Видимо, драматургия конца XIX — начала XX века требовала и от критики, и от зрителя пересмотреть свои представления о том, что же это такое — действие в драме. Требование это касалось и театров с их давно выработанными, но в чем-то устаревавшими средствами сценической выразительности.
«Бесприданница», несомненно, одна из первых в ряду пьес, побуждающих к поискам новых театральных красок, ритмов и тональностей, требовавших утонченного психологизма в разработке каждой роли и понимания скрытых мотивов и тем каждого произведения. Одновременно с Островским ломал устаревшие каноны театральности Г. Ибсен, многим пьесам которого тоже отказывали в сценичности.
Ситуация на театральной сцене особенно обострилась с появлением пьес Чехова. «Все театры России и многие — Европы пытались передать Чехова старыми приемами игры. И что же? Их попытки оказались неудачными. И нельзя назвать ни одного театра, ни даже единичного спектакля, который сумел бы показать Чехова с помощью обычной театральности», — писал К. С. Станиславский в книге «Моя жизнь в искусстве». Обычная «театральность» неприменима к Чехову, ибо «его пьесы — очень действенны, но только не во внешнем, а во внутреннем своем развитии. В самом бездействии создаваемых им людей таится сложное внутреннее действие», говорил Станиславский.
Быть может, он слишком резко отделял «внешнее» действие (оно «забавляет, развлекает или волнует нервы») от «внутреннего» (оно «заражает, захватывает нашу душу и владеет ею»), при этом несколько принижая значение действия, названного им «внешним». Но само это расчленение помогает нам понять особенную природу, своеобразие драматизма, присущего не только пьесам Чехова, но и таким пьесам, как «Бесприданница» Островского или «Гедда Габлер» Г. Ибсена, где скрытая жизнь героев не может быть выявлена средствами «обычной театральности», как их называет Станиславский.

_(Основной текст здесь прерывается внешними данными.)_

Setup of the reference run:
==> flow/design.v (excerpt) <==
module Cinema(input [17:0]SW, input clk, input rst, output reg [17:0]LEDR , input [3:0]KEY, output [7:0]HEX0,
			  output [7:0]HEX4, output [7:0]HEX5, output [7:0]HEX6, output [7:0]HEX7, output [7:0]HEX1, output [7:0]HEX2, output [7:0]HEX3);
integer filmeEscolhido;  
integer filme;  
integer horarioEscolhido;  
integer horario;  
integer assentoEscolhido;  
reg [17:0] assento11;  
reg [17:0] assento12;  
reg [17:0] assento21;  
reg [17:0] assento22;  
integer valorInserido;  
integer valor;  
integer pago;  
integer quantidadeDeIngresso;  
integer trocoFeito;  
integer troco;  
wire [7:0]F = 4'hF;  
wire [7:0]H = 4'hC;  
reg [7:0]dFilme;  
reg [7:0]dHorario;  
reg [7:0]display1;  
reg [7:0]display2;  
reg [7:0]display3;  
reg [7:0]display4;  
integer bouncing;  
integer bouncing2;  
integer i;  
integer pagoAgora;  
always@(posedge clk) begin
  if (rst) begin  
    filmeEscolhido <= 0; filme <= 0; horarioEscolhido <= 0; horario <= 0; assentoEscolhido <= 0;
    assento11 <= 0; assento12 <= 0; assento21 <= 0; assento22 <= 0;
    valorInserido <= 0; valor <= 0; pago <= 0; quantidadeDeIngresso <= 0; trocoFeito <= 0; troco <= 0;
    dFilme <= 0; dHorario <= 0; display1 <= 0; display2 <= 0; display3 <= 0; display4 <= 0;
    bouncing <= 0; LEDR <= 0;
  end else begin
    if(!filmeEscolhido && bouncing == 0) begin  
		troco = 0;
        if(KEY == 4'b1110) begin  
            filme = 1;  
            filmeEscolhido = 1;  
            dFilme = 4'h1;  
            bouncing = 1;  
        end
        if(KEY == 4'b1101) begin  
            filme = 2;  
            filmeEscolhido = 1;  
            dFilme = 4'h2;  
        end
    end
    if(!horarioEscolhido && filmeEscolhido == 1) begin  
        if(KEY == 4'b1011) begin  
            horario = 1;  
            horarioEscolhido = 1;  
            dHorario = 4'h1;  
            display1 = 4'h1;  
            display2 = 4'h4;  
            display3 = 4'h0;  
            display4 = 4'h0;  
        end
        if(KEY == 4'b0111) begin  
            horario = 2;  
            horarioEscolhido = 1;  
            dHorario = 4'h2;  
  ...
Settings: LEC_CHECK=0, ABC_AREA=1, CAP_MARGIN=10, CORE_ASPECT_RATIO=0.5, CORE_MARGIN=2, CORE_UTILIZATION=72, CTS_CLUSTER_DIAMETER=383, CTS_CLUSTER_SIZE=72, HOLD_SLACK_MARGIN=0.3, SETUP_SLACK_MARGIN=2.59, SLEW_MARGIN=20; clock period 11.0 ns.
run.sh (not shown) runs the stock make flow with config.mk's settings and CLKGATE_MAP_FILE=.
The log for the reference run ends in 5_1_grt with error DPL-0038, so the run never completed.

Дело, однако, не только во «внутренней жизни» героев, для выражения которой нужны новые средства театральной выразительности. Они нужны и для выявления внутренних тем каждого акта и всей пьесы в целом — тем, связанных и с событиями, и с переживаниями героев. Так, в первом акте «Бесприданницы», будто бы лишенном динамики (всего одно событие — приезд Паратова, да и то к концу действия), уже звучат эти темы, насыщающие действие своим нетрадиционным динамизмом. Одна из них проступает отчетливо. Это тема всевластия денег и упоения этим всевластием, которого дельцы не в силах, да и не считают нужным скрывать. У Паратова Вожеватов покупает пароход — и задешево. Кнуров одобряет покупку и с улыбкой добавляет: «Да, с деньгами можно делать дела, можно».
Власть денежного мешка и возмущение, страх, отчаяние, охватывающие жертв этой власти, — одна из тем русской литературы 60—70-х годов. В романе Ф. М. Достоевского «Идиот» (1868–1869) со средой «наживателей денег» — дельца Тоцкого, генерала-фабриканта Епанчина, других темных финансовых воротил и их приспешников, с их всевластием вступает в отчаянную и безнадежную борьбу женщина необыкновенной красоты — Настасья Филипповна. В одной из центральных сцен романа, бросая вызов всем, кто ее продает и хочет купить, она швыряет в камин деньги, от власти которых, как и князь Мышкин, свободна. Ей и Мышкину в романе противопоставлен отпрыск обедневшей генеральской семьи Иволгиных, одержимый идеей обогащения. Ганя, человек мелкий, с темной и завистливой душой, — его своим болезненным самолюбием несколько напоминает Юлий Капитоныч Карандышев, хотя он вовсе не генеральский сын.